(Problem to work on) Copy the entries exactly. Leave nothing out and add nothing.

(Records)
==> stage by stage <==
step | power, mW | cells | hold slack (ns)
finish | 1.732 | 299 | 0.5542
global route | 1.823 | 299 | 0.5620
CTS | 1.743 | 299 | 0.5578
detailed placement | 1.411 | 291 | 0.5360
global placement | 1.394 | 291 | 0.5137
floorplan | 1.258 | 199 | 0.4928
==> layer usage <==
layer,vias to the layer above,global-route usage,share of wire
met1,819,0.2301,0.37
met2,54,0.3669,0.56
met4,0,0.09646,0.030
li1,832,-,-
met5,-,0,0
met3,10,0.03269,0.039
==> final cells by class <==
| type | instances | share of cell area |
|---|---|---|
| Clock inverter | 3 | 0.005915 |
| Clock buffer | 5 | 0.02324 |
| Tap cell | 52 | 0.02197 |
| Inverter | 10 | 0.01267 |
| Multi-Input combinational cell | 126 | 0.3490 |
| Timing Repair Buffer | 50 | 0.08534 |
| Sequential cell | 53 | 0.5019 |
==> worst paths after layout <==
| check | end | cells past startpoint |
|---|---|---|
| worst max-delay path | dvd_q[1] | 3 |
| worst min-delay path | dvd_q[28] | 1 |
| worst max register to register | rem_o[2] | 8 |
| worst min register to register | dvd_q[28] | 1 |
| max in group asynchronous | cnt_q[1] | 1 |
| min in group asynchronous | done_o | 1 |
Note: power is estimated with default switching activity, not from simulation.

(Answer section)
==> stage by stage <==
step | power, mW | cells | hold slack (ns)
finish | 1.732 | 299 | 0.5542
global route | 1.823 | 299 | 0.5620
CTS | 1.743 | 299 | 0.5578
detailed placement | 1.411 | 291 | 0.5360
global placement | 1.394 | 291 | 0.5137
floorplan | 1.258 | 199 | 0.4928
==> layer usage <==
layer,vias to the layer above,global-route usage,share of wire
met1,819,0.2301,0.37
met2,54,0.3669,0.56
met4,0,0.09646,0.030
li1,832,-,-
met5,-,0,0
met3,10,0.03269,0.039
==> final cells by class <==
| type | instances | share of cell area |
|---|---|---|
| Clock inverter | 3 | 0.005915 |
| Clock buffer | 5 | 0.02324 |
| Tap cell | 52 | 0.02197 |
| Inverter | 10 | 0.01267 |
| Multi-Input combinational cell | 126 | 0.3490 |
| Timing Repair Buffer | 50 | 0.08534 |
| Sequential cell | 53 | 0.5019 |
==> worst paths after layout <==
| check | end | cells past startpoint |
|---|---|---|
| worst max-delay path | dvd_q[1] | 3 |
| worst min-delay path | dvd_q[28] | 1 |
| worst max register to register | rem_o[2] | 8 |
| worst min register to register | dvd_q[28] | 1 |
| max in group asynchronous | cnt_q[1] | 1 |
| min in group asynchronous | done_o | 1 |
Note: power is estimated with default switching activity, not from simulation.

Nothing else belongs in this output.